> **Exercise instructions**
Print, in exact form, the lines below from the one containing "### constraint.sdc" through the one containing "### src/rtl/cpu_sequencer_step_counter.sv", and omit all others.

Information provided Start Marker

### config.mk
export PLATFORM = sky130hd
export DESIGN_NAME = cpu_sequencer
export DESIGN_NICKNAME = d
export VERILOG_FILES = /design/src/rtl/cpu_sequencer_pkg.sv /design/src/rtl/cpu_sequencer_step_counter.sv /design/src/rtl/cpu_sequencer.sv
export SDC_FILE = /design/constraint.sdc
export NUM_CORES = 1
export LEC_CHECK = 0
export CAP_MARGIN = 20
export CORE_AREA = 2 2 69 71
export DETAILED_ROUTE_END_ITERATION = 10
export DIE_AREA = 0 0 71 73
export DONT_BUFFER_PORTS = 1
export PLACE_DENSITY = 0.72
export SLEW_MARGIN = 25
export SYNTH_ARGS = -nofsm -noshare
export SYNTH_HDL_FRONTEND = slang
export SYNTH_SLANG_ARGS = --single-unit
### constraint.sdc
create_clock -name clk -period 1.41 [get_ports clk]
set_input_delay 0.0705 -clock clk [delete_from_list [all_inputs] [get_ports clk]]
set_output_delay 0.0705 -clock clk [all_outputs]
set_load 0.01 [all_outputs]
### src/rtl/cpu_sequencer_pkg.sv
// rtl/cpu_sequencer_pkg.sv - shared control-word layout and sequencer state encoding
package cpu_sequencer_pkg;

  localparam int SIG_WIDTH = 42;

  localparam int IR_LOAD  = 39;
  localparam int STEP_RST = 40;
  localparam int HALT     = 41;

  typedef enum logic {
    RUN    = 1'b0,
    HALTED = 1'b1
  } seq_state_t;

endpackage

### src/rtl/cpu_sequencer_step_counter.sv
// rtl/cpu_sequencer_step_counter.sv - modulo-STEPS microstep counter with enable and sync clear
module cpu_sequencer_step_counter #(
  parameter int STEP_W = 3,
  parameter int STEPS  = 8
) (
  input  logic              clk,
  input  logic              rst,
  input  logic              en,
  input  logic              clr,
  output logic [STEP_W-1:0] step
);

  localparam logic [STEP_W-1:0] LAST = STEP_W'(STEPS - 1);

  // Wrap at STEPS-1 rather than at the natural 2**STEP_W rollover
  always_ff @(posedge clk or posedge rst) begin
    if (rst)
      step <= '0;
    else if (clr)
      step <= '0;
    else if (en)
      step <= (step == LAST) ? '0 : step + 1'b1;
  end

endmodule
==> src/rtl/dmem_arbiter_pkg.sv <==
// dmem_arbiter_pkg: shared defaults, read-source tags and round-robin pointer type
package dmem_arbiter_pkg;
  localparam int A_WIDTH_DEF = 12;
  localparam int D_WIDTH_DEF = 8;
  localparam int DEFER_MAX_DEF = 4;
  typedef enum logic [1:0] {SRC_NONE = 2'd0, SRC_RD = 2'd1, SRC_HOST = 2'd2, SRC_FWD = 2'd3} src_e;
  typedef enum logic {RR_RD = 1'b0, RR_HOST = 1'b1} rr_e;
endpackage

==> src/rtl/dmem_arbiter_if.sv <==
// dmem_arbiter_if: write-back, pipeline read, host and RAM signals of the data memory arbiter
interface dmem_arbiter_if #(
  parameter int A_WIDTH = 12,
  parameter int D_WIDTH = 8
);
  logic wb_req, wb_ack, rd_req, rd_gnt, rd_valid;
  logic host_req, host_we, host_gnt, host_valid;
  logic mem_ce, mem_we, busy;
  logic [A_WIDTH-1:0] wb_addr, rd_addr, host_addr, mem_a;
  logic [D_WIDTH-1:0] wb_data, rd_data, host_wdata, host_rdata, mem_d, mem_q;
  modport slave (
    input wb_req, wb_addr, wb_data, rd_req, rd_addr, host_req, host_we, host_addr, host_wdata, mem_q,
    output wb_ack, rd_gnt, rd_valid, rd_data, host_gnt, host_valid, host_rdata, mem_ce, mem_we, mem_a, mem_d, busy
  );
  modport master (
    output wb_req, wb_addr, wb_data, rd_req, rd_addr, host_req, host_we, host_addr, host_wdata, mem_q,
    input wb_ack, rd_gnt, rd_valid, rd_data, host_gnt, host_valid, host_rdata, mem_ce, mem_we, mem_a, mem_d, busy
  );
endinterface

==> src/rtl/dmem_write_buffer.sv <==
// dmem_write_buffer: one-entry posted write buffer with read-address compare and defer counter
module dmem_write_buffer import dmem_arbiter_pkg::*; #(
  parameter int A_WIDTH = A_WIDTH_DEF,
  parameter int D_WIDTH = D_WIDTH_DEF,
  parameter int DEFER_MAX = DEFER_MAX_DEF
) (
  input  logic               clk,
  input  logic               reset,
  input  logic               load,
  input  logic               drain,
  input  logic               pend,
  input  logic [A_WIDTH-1:0] addr,
  input  logic [D_WIDTH-1:0] data,
  input  logic [A_WIDTH-1:0] rd_addr,
  output logic               hit,
  output logic               full,
  output logic               force_drain,
  output logic [A_WIDTH-1:0] buf_addr,
  output logic [D_WIDTH-1:0] buf_data
);
  localparam int DW = $clog2(DEFER_MAX + 1);
  localparam logic [DW-1:0] DMAX = DW'(DEFER_MAX);
  logic [DW-1:0] defer;
  always_ff @(posedge clk) begin
    if (!reset) begin
      full <= 1'b0;
      defer <= '0;
    end else begin
      full <= load | (full & !drain);
      defer <= (drain | !full) ? '0 : (defer == DMAX) ? defer : defer + DW'(1);
    end
  end
  always_ff @(posedge clk) begin
    if (load) begin
      buf_addr <= addr;
      buf_data <= data;
    end
  end
  assign hit = full & (rd_addr == buf_addr);
  // a waiting write-back or an exhausted defer budget both force the buffer out
  assign force_drain = full & (pend | defer == DMAX);
endmodule

==> src/rtl/dmem_arbiter.sv <==
// dmem_arbiter: shares the single-port data RAM between pipeline reads, posted write-back and host
module dmem_arbiter import dmem_arbiter_pkg::*; #(
  parameter int A_WIDTH = A_WIDTH_DEF,
  parameter int D_WIDTH = D_WIDTH_DEF,
  parameter int DEFER_MAX = DEFER_MAX_DEF
) (
  input logic clk,
  input logic reset,
  dmem_arbiter_if.slave bus
);
  logic full, hit, force_drain, drain, load, rd_pick, rd_ram;
  logic [A_WIDTH-1:0] buf_addr;
  logic [D_WIDTH-1:0] buf_data, fwd_q, rd_hold, host_hold;
  rr_e rr_q, rr_d;
  src_e src_q, src_d;
  dmem_write_buffer #(.A_WIDTH(A_WIDTH), .D_WIDTH(D_WIDTH), .DEFER_MAX(DEFER_MAX)) u_wbuf (
    .clk(clk), .reset(reset), .load(load), .drain(drain), .pend(bus.wb_req),
    .addr(bus.wb_addr), .data(bus.wb_data), .rd_addr(bus.rd_addr),
    .hit(hit), .full(full), .force_drain(force_drain), .buf_addr(buf_addr), .buf_data(buf_data)
  );
  always_comb begin
    rd_pick = bus.rd_req & (full | !bus.host_req | rr_q == RR_RD);
    bus.rd_gnt = reset & !force_drain & rd_pick;
    bus.host_gnt = reset & !full & bus.host_req & !rd_pick;
    rd_ram = bus.rd_gnt & !hit;
    // only a missing pipeline read keeps a full buffer from draining
    drain = reset & full & (force_drain | !(bus.rd_req & !hit));
    load = reset & bus.wb_req & (!full | drain);
    bus.wb_ack = load;
    bus.busy = full;
    bus.mem_ce = drain | rd_ram | bus.host_gnt;
    bus.mem_we = drain | (bus.host_gnt & bus.host_we);
    bus.mem_a = !reset ? '0 : drain ? buf_addr : bus.host_gnt ? bus.host_addr : bus.rd_addr;
    bus.mem_d = !reset ? '0 : drain ? buf_data : bus.host_wdata;
    rr_d = bus.host_gnt ? RR_RD : bus.rd_gnt ? RR_HOST : rr_q;
    src_d = rd_ram ? SRC_RD : bus.rd_gnt ? SRC_FWD : (bus.host_gnt & !bus.host_we) ? SRC_HOST : SRC_NONE;
    bus.rd_valid = (src_q == SRC_RD) | (src_q == SRC_FWD);
    bus.rd_data = (src_q == SRC_RD) ? bus.mem_q : (src_q == SRC_FWD) ? fwd_q : rd_hold;
    bus.host_valid = src_q == SRC_HOST;
    bus.host_rdata = bus.host_valid ? bus.mem_q : host_hold;
  end
  always_ff @(posedge clk) begin
    if (!reset) begin
      rr_q <= RR_RD;
      src_q <= SRC_NONE;
      rd_hold <= '0;
      host_hold <= '0;
    end else begin
      rr_q <= rr_d;
      src_q <= src_d;
      rd_hold <= bus.rd_data;
      host_hold <= bus.host_rdata;
    end
  end
  // the buffer may drain on the forwarding edge, so capture its data then
  always_ff @(posedge clk) fwd_q <= buf_data;
endmodule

Information provided End Marker

> **The answer**
### constraint.sdc
create_clock -name clk -period 1.41 [get_ports clk]
set_input_delay 0.0705 -clock clk [delete_from_list [all_inputs] [get_ports clk]]
set_output_delay 0.0705 -clock clk [all_outputs]
set_load 0.01 [all_outputs]
### src/rtl/cpu_sequencer_pkg.sv
// rtl/cpu_sequencer_pkg.sv - shared control-word layout and sequencer state encoding
package cpu_sequencer_pkg;

  localparam int SIG_WIDTH = 42;

  localparam int IR_LOAD  = 39;
  localparam int STEP_RST = 40;
  localparam int HALT     = 41;

  typedef enum logic {
    RUN    = 1'b0,
    HALTED = 1'b1
  } seq_state_t;

endpackage

### src/rtl/cpu_sequencer_step_counter.sv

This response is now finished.